2014年度沖縄タイムス伝統芸能選考会の三線・優秀賞に、視覚障がい者の村松あすかさん(24)=那覇市=が入賞した。「点字の工工四をつくり課題曲に臨んだ。師匠と二人三脚で稽古した成果がだせてうれしい」と声を弾ませる。

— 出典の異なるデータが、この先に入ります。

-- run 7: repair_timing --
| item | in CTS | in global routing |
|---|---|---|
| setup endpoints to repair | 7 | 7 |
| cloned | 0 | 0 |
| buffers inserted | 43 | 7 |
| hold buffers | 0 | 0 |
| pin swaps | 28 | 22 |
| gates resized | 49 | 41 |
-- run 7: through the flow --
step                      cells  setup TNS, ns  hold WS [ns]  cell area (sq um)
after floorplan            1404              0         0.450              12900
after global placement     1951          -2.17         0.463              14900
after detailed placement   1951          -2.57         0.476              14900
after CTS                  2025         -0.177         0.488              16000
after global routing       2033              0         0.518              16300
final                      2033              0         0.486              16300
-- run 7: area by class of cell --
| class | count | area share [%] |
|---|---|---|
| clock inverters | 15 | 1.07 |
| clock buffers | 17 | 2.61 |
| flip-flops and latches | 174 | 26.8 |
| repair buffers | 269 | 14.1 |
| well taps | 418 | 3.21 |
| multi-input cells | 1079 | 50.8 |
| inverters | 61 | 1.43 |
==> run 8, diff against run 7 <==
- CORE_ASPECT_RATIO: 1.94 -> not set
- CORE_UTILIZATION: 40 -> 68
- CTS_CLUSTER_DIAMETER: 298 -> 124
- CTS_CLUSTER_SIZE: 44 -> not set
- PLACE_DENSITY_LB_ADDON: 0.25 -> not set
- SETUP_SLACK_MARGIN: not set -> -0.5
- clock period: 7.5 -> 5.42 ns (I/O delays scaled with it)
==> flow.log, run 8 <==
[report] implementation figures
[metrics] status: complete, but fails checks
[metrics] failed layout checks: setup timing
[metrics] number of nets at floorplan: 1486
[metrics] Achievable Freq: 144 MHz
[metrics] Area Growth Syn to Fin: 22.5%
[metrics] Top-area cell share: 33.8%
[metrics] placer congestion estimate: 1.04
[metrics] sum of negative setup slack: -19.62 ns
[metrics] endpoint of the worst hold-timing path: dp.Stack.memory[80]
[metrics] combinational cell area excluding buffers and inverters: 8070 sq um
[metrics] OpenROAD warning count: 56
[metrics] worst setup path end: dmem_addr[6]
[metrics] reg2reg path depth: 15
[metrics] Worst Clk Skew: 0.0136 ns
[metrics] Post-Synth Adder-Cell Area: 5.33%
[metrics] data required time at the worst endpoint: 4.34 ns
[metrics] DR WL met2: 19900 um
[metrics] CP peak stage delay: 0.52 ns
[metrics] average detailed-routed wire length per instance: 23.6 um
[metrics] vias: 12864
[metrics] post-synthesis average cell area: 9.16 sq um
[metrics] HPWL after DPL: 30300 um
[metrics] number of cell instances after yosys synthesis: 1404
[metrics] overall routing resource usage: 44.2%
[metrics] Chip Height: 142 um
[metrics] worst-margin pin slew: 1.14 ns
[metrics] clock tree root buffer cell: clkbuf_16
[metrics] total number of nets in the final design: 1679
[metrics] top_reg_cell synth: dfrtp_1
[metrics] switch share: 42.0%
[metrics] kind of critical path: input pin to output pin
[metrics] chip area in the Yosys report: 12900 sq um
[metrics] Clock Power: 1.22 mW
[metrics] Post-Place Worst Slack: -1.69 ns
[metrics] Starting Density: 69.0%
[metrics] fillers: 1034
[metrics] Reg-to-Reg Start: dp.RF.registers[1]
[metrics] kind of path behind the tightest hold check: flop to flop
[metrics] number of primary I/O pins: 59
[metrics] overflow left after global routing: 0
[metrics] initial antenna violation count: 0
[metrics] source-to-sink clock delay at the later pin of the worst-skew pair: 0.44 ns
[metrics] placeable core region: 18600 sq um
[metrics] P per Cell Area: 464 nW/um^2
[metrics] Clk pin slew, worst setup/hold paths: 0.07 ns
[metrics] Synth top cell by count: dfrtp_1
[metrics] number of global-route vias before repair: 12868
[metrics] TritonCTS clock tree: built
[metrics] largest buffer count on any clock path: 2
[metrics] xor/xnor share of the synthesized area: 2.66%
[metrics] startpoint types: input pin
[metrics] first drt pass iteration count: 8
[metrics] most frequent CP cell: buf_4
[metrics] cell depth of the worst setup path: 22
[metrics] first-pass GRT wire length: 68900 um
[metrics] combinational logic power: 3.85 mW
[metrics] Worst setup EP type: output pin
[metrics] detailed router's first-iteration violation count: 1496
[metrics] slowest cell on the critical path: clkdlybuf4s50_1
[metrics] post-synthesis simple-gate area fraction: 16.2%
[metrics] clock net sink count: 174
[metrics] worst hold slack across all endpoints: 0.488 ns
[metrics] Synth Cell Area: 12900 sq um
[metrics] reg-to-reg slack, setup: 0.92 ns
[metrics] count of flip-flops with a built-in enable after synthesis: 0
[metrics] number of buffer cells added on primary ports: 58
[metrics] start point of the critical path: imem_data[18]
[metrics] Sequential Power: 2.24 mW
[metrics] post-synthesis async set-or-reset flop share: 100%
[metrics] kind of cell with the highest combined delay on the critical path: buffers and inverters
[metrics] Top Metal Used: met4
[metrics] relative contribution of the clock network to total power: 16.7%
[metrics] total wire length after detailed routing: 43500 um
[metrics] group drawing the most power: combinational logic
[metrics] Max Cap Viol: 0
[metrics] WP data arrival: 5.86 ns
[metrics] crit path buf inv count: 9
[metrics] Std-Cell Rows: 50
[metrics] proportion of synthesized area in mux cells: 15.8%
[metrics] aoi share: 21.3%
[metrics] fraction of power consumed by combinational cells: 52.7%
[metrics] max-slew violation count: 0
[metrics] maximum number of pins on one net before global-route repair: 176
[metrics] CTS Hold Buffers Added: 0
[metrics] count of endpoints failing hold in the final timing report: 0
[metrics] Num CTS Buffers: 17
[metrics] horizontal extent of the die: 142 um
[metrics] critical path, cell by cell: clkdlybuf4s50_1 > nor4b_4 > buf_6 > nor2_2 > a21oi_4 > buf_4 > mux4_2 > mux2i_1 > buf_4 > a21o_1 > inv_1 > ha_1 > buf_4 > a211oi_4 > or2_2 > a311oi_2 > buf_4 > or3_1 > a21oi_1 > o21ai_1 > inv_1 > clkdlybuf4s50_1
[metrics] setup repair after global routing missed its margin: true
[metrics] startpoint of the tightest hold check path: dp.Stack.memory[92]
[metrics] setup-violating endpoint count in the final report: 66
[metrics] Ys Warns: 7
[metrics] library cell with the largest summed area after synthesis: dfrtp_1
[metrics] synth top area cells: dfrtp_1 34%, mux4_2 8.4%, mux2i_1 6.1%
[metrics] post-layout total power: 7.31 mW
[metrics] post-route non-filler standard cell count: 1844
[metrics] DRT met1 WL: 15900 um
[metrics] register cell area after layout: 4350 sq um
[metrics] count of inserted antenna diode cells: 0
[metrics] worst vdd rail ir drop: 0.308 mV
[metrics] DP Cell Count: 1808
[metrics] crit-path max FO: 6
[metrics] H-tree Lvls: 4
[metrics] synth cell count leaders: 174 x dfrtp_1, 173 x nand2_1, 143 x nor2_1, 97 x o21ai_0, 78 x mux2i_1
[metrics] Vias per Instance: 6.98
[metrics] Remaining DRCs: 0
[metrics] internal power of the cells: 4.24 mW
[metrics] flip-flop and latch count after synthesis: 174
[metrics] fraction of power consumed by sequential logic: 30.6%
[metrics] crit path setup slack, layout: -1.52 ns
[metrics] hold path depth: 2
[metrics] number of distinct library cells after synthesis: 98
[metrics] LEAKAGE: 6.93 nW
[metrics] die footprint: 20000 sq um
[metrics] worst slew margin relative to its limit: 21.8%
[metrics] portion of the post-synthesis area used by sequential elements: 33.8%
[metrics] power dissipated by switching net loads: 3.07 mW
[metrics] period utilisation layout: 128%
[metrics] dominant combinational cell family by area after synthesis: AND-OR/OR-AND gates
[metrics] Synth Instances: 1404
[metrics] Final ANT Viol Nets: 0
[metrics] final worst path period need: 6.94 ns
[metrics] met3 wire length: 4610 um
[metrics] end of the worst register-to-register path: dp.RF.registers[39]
==> run a: inputs <==
==> flow/design.v <==
module floating_mult (
  input         s_axis_a_tvalid,
  input  [31:0] s_axis_a_tdata,
  input         s_axis_b_tvalid,
  input  [31:0] s_axis_b_tdata,
  output        m_axis_result_tvalid,
  output [31:0] m_axis_result_tdata
);
wire [31:0] a = s_axis_a_tdata;
wire [31:0] b = s_axis_b_tdata;
wire        sa = a[31];
wire        sb = b[31];
wire [7:0]  ea = a[30:23];
wire [7:0]  eb = b[30:23];
wire [22:0] fa = a[22:0];
wire [22:0] fb = b[22:0];
wire a_zero = (ea == 8'd0);
wire b_zero = (eb == 8'd0);
wire a_inf  = (ea == 8'hFF) && (fa == 23'd0);
wire b_inf  = (eb == 8'hFF) && (fb == 23'd0);
wire a_nan  = (ea == 8'hFF) && (fa != 23'd0);
wire b_nan  = (eb == 8'hFF) && (fb != 23'd0);
wire        s = sa ^ sb;
wire [47:0] p = {1'b1, fa} * {1'b1, fb};
wire signed [10:0] e0 = $signed({3'b000, ea}) + $signed({3'b000, eb}) - 11'sd127;
reg  [22:0] m;
reg         g;
reg         st;
reg  signed [10:0] e1;
always @(*) begin
  if (p[47]) begin
    m  = p[46:24];
    g  = p[23];
    st = |p[22:0];
    e1 = e0 + 11'sd1;
  end else begin
    m  = p[45:23];
    g  = p[22];
    st = |p[21:0];
    e1 = e0;
  end
end
wire        rnd = g & (st | m[0]);
wire [23:0] mr  = {1'b0, m} + {23'd0, rnd};
wire signed [10:0] e2 = mr[23] ? e1 + 11'sd1 : e1;
wire [22:0] mf  = mr[22:0];
reg [31:0] r;
always @(*) begin
  if (a_nan || b_nan || (a_inf && b_zero) || (b_inf && a_zero))
    r = 32'h7FC00000;
  else if (a_inf || b_inf)
    r = {s, 8'hFF, 23'd0};
  else if (a_zero || b_zero)
    r = {s, 31'd0};
  else if (e2 >= 11'sd255)
    r = {s, 8'hFF, 23'd0};
  else if (e2 <= 11'sd0)
    r = {s, 31'd0};
  else
    r = {s, e2[7:0], mf};
end
assign m_axis_result_tdata  = r;
assign m_axis_result_tvalid = 1'b1;
endmodule
module floating_adder (
  input         s_axis_a_tvalid,
  input  [31:0] s_axis_a_tdata,
  input         s_axis_a_tlast,
  input         s_axis_b_tvalid,
  input  [31:0] s_axis_b_tdata,
  output        m_axis_result_tvalid,
  output [31:0] m_axis_result_tdata,
  output        m_axis_result_tlast
);
wire [31:0] a = s_axis_a_tdata;
wire [31:0] b = s_axis_b_tdata;
wire a_zero = (a[30:23] == 8'd0);
wire b_zero = (b[30:23] == 8'd0);
wire a_inf  = (a[30:23] == 8'hFF) && (a[22:0] == 23'd0);
wire b_inf  = (b[30:23] == 8'hFF) && (b[22:0] == 23'd0);
wire a_nan  = (a[30:23] == 8'hFF) && (a[22:0] != 23'd0);
wire b_nan  = (b[30:23] == 8'hFF) && (b[22:0] != 23'd0);
wire        swap = (b[30:0] > a[30:0]);
wire [31:0] x = swap ? b : a;
wire [31:0] y = swap ? a : b;
wire        sx = x[31];
wire        sy = y[31];
wire [7:0]  ex = x[30:23];
wire [7:0]  ey = y[30:23];
wire [7:0]  d  = ex - ey;
wire        sub = sx ^ sy;
wire [26:0] mx = {1'b1, x[22:0], 3'b000};
wire [26:0] my = {1'b1, y[22:0], 3'b000};
wire        far    = (d >= 8'd27);
wire [26:0] my_sh  = far ? 27'd0 : (my >> d[4:0]);
wire [26:0] lost   = far ? my : (my & ~(27'h7FFFFFF << d[4:0]));
wire        sticky = |lost;
wire [26:0] my_al = {my_sh[26:1], my_sh[0] | sticky};
wire [27:0] s0 = sub ? ({1'b0, mx} - {1'b0, my_al}) : ({1'b0, mx} + {1'b0, my_al});
reg  [4:0]  lz;
always @(*) begin
  casez (s0[26:0])
    27'b1??????????????????????????: lz = 5'd0;
    27'b01?????????????????????????: lz = 5'd1;
    27'b001????????????????????????: lz = 5'd2;
    27'b0001???????????????????????: lz = 5'd3;
    27'b00001??????????????????????: lz = 5'd4;
    27'b000001?????????????????????: lz = 5'd5;
    27'b0000001????????????????????: lz = 5'd6;
    27'b00000001???????????????????: lz = 5'd7;
    27'b000000001??????????????????: lz = 5'd8;
    27'b0000000001?????????????????: lz = 5'd9;
    27'b00000000001????????????????: lz = 5'd10;
    27'b000000000001???????????????: lz = 5'd11;
    27'b0000000000001??????????????: lz = 5'd12;
    27'b00000000000001?????????????: lz = 5'd13;
    27'b000000000000001????????????: lz = 5'd14;
    27'b0000000000000001???????????: lz = 5'd15;
    27'b00000000000000001??????????: lz = 5'd16;
    27'b000000000000000001?????????: lz = 5'd17;
    27'b0000000000000000001????????: lz = 5'd18;
    27'b00000000000000000001???????: lz = 5'd19;
    27'b000000000000000000001??????: lz = 5'd20;
    27'b0000000000000000000001?????: lz = 5'd21;
    27'b00000000000000000000001????: lz = 5'd22;
    27'b000000000000000000000001???: lz = 5'd23;
    27'b0000000000000000000000001??: lz = 5'd24;
    27'b00000000000000000000000001?: lz = 5'd25;
    27'b000000000000000000000000001: lz = 5'd26;
    default:                          lz = 5'd27;
  endcase
end
wire [26:0] n  = s0[27] ? {s0[27:2], s0[1] | s0[0]} : (s0[26:0] << lz);
wire signed [9:0] en = s0[27] ? $signed({2'b00, ex}) + 10'sd1
                              : $signed({2'b00, ex}) - $signed({5'd0, lz});
wire        g   = n[2];
wire        st  = n[1] | n[0];
wire [22:0] m   = n[25:3];
wire        rnd = g & (st | m[0]);
wire [23:0] mr  = {1'b0, m} + {23'd0, rnd};
wire signed [9:0] e2 = mr[23] ? en + 10'sd1 : en;
reg [31:0] r;
always @(*) begin
  if (a_nan || b_nan || (a_inf && b_inf && (a[31] != b[31])))
    r = 32'h7FC00000;
  else if (a_inf)
    r = a;
  else if (b_inf)
    r = b;
  else if (a_zero && b_zero)
    r = {a[31] & b[31], 31'd0};
  else if (b_zero)
    r = a;
  else if (a_zero)
    r = b;
  else if (s0 == 28'd0)
    r = 32'd0;
  else if (e2 >= 10'sd255)
    r = {sx, 8'hFF, 23'd0};
  else if (e2 <= 10'sd0)
    r = {sx, 31'd0};
  else
    r = {sx, e2[7:0], mr[22:0]};
end
assign m_axis_result_tdata  = r;
assign m_axis_result_tvalid = 1'b1;
assign m_axis_result_tlast  = 1'b0;
endmodule
module conv_kernel(
	clk,
	rst_n,
	clear,
	i_pixel,
	i_weight,
	o_pixel
);
parameter	WIDTH	=	32;
input					clk;
input					rst_n;
input					clear;
input	[WIDTH-1:0]		i_pixel;
input	[WIDTH-1:0]		i_weight;
output	[WIDTH-1:0]		o_pixel;
reg		[WIDTH-1:0]		o_pixel;
reg		[WIDTH-1:0]		mult_a;
reg		[WIDTH-1:0]		mult_b;
wire	[WIDTH-1:0]		product;
reg		[WIDTH-1:0]		add_a;
reg		[WIDTH-1:0]		add_b;
wire	[WIDTH-1:0]		sum;
always @(posedge clk, negedge rst_n)	begin
	if(!rst_n) begin
		mult_a		<=	32'b0;
		mult_b		<=	32'b0;
	end
	else begin
		mult_a		<=	i_pixel;
		mult_b		<=	i_weight;
	end
end
always @(posedge clk, negedge rst_n)	begin
	if(!rst_n) begin
		add_a		<=	32'b0;
		add_b		<=	32'b0;
	end
	else if (clear) begin
		add_a		<=	32'b0;
		add_b		<=	32'b0;
	end			
	else begin
		add_a		<=	product;
		add_b		<=	sum;
	end
end
always @(posedge clk, negedge rst_n)	begin
	if(!rst_n) begin
		o_pixel		<=	32'b0;
	end
	else if (clear) begin
		o_pixel		<=	32'b0;
	end
	else begin
		o_pixel		<=	sum;
	end
end
floating_adder U_floating_adder (
  .s_axis_a_tvalid(),             
  .s_axis_a_tdata(add_a),               
  .s_axis_a_tlast(),               
  .s_axis_b_tvalid(),             
  .s_axis_b_tdata(add_b),               
  .m_axis_result_tvalid(),   
  .m_axis_result_tdata(sum),     
  .m_axis_result_tlast()     
);
floating_mult U_floating_mult (
  .s_axis_a_tvalid(),             
  .s_axis_a_tdata(mult_a),               
  .s_axis_b_tvalid(),             
  .s_axis_b_tdata(mult_b),               
  .m_axis_result_tvalid(),   
  .m_axis_result_tdata(product)     
);
endmodule
==> flow/run.sh <==
#!/bin/bash
# the make line also repeats each setting of config.mk as NAME=value (left out here)
make -C /OpenROAD-flow-scripts/flow DESIGN_CONFIG=/design/flow/config.mk WORK_HOME=/design/flow/orfs CLKGATE_MAP_FILE= finish
==> flow/config.mk <==
export PLATFORM = sky130hd
export DESIGN_NAME = conv_kernel
export DESIGN_NICKNAME = conv_kernel
export VERILOG_FILES = /design/flow/design.v
export SDC_FILE = /design/flow/constraint.sdc
export NUM_CORES = 4
export LEC_CHECK = 0
export CAP_MARGIN = 20
export CELL_PAD_IN_SITES_DETAIL_PLACEMENT = 0
export CORE_MARGIN = 2
export CORE_UTILIZATION = 58
export CTS_CLUSTER_DIAMETER = 96
export GPL_ROUTABILITY_DRIVEN = 1
export SLEW_MARGIN = 40
==> flow/constraint.sdc <==
create_clock -name core_clock -period 10.6 [get_ports {clk}]
set_input_delay 2.1200 -clock core_clock [delete_from_list [all_inputs] [get_ports {clk}]]
set_output_delay 2.1200 -clock core_clock [all_outputs]
set_load 0.01 [all_outputs]
==> run b (differences from run a) <==
CORE_UTILIZATION = 65   (was 58)
MAX_ROUTING_LAYER = met4   (was unset)
SETUP_SLACK_MARGIN = 2.99   (was unset)
==> run c (differences from run a) <==
CORE_UTILIZATION = 72   (was 58)
CTS_CLUSTER_DIAMETER = 382   (was 96)
CTS_CLUSTER_SIZE = 41   (was unset)
MAX_ROUTING_LAYER = met4   (was unset)
PLACE_DENSITY_LB_ADDON = 0.15   (was unset)
SETUP_SLACK_MARGIN = 1.48   (was unset)
==> flow/constraint.sdc (replaced) <==
create_clock -name core_clock -period 5.0 [get_ports {clk}]
set_input_delay 1.0000 -clock core_clock [delete_from_list [all_inputs] [get_ports {clk}]]
set_output_delay 1.0000 -clock core_clock [all_outputs]
set_load 0.01 [all_outputs]
==> results <==
- Synthesized area is the same in run a and run c.
- In synthesized cell count, run c and run a do not differ.
- Run b never finished: it broke off in global routing (5_1_grt). Run a produced a layout that fails on negative setup slack. Run c ended with an error in clock tree synthesis (4_1_cts) (DPL-0033).
- The lowest die size belongs to run c, the highest to run a.
==> figures <==
Result of the run: run b did not finish; run a complete, but fails checks; run c did not finish
Stage where the flow stopped: run b global routing (5_1_grt); run a -; run c clock tree synthesis (4_1_cts)
Violated checks: run b -; run a negative setup slack; run c -
Post-CTS Setup Bufs: run b 220; run a 54; run c -
CTS-repair resized insts: run b 397; run a 106; run c -
Chip height: run b 240 microns; run a 254 microns; run c 228 microns
Core area: run b 55100 sq um; run a 61700 sq um; run c 49900 sq um
Maximum count of clock buffers along a single path: run b 2; run a 2; run c -
Die width: run b 240 microns; run a 254 microns; run c 228 microns
Buffer cell driving the clock tree root: run b sky130_fd_sc_hd__clkbuf_16; run a sky130_fd_sc_hd__clkbuf_16; run c -
Core Rows: run b 86; run a 91; run c 82
Global placer's final weighted congestion: run b 1.15; run a 1.05; run c 1.22
Worst setup timing slack at the placement stage: run b -0.819 ns; run a -0.627 ns; run c -6.80 ns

「次は最高賞に挑戦したい」と合格を喜ぶ村松あすかさん(右)と師匠の松山武夫さん=13日、沖縄タイムス社

 生まれつき視力が弱かった村松さん。12年の新人賞受験では紙に大きく工工四を書き写して稽古したという。その後、視力を失ってからも三線はやめずに、点字の工工四を1小節づつ指でなぞっては三線を弾き、またなぞるを繰り返した。慣れない点字に時間がかかったが、「三線の音色が好きなので、手放すなんて考えられない」ときっぱり。時間さえあれば絶えず三線を手にする生活を楽しんでいて、「将来は地謡に挑戦したい」と抱負を語った。

 「あすかは最初の弟子。審査会場で思わず泣いてしまった」と琉球古典音楽野村流保存会師範の松山武夫さん68は弟子の合格を喜ぶ。「持ち前の前向きさでハンディを乗り越えていく」と太鼓判を押した。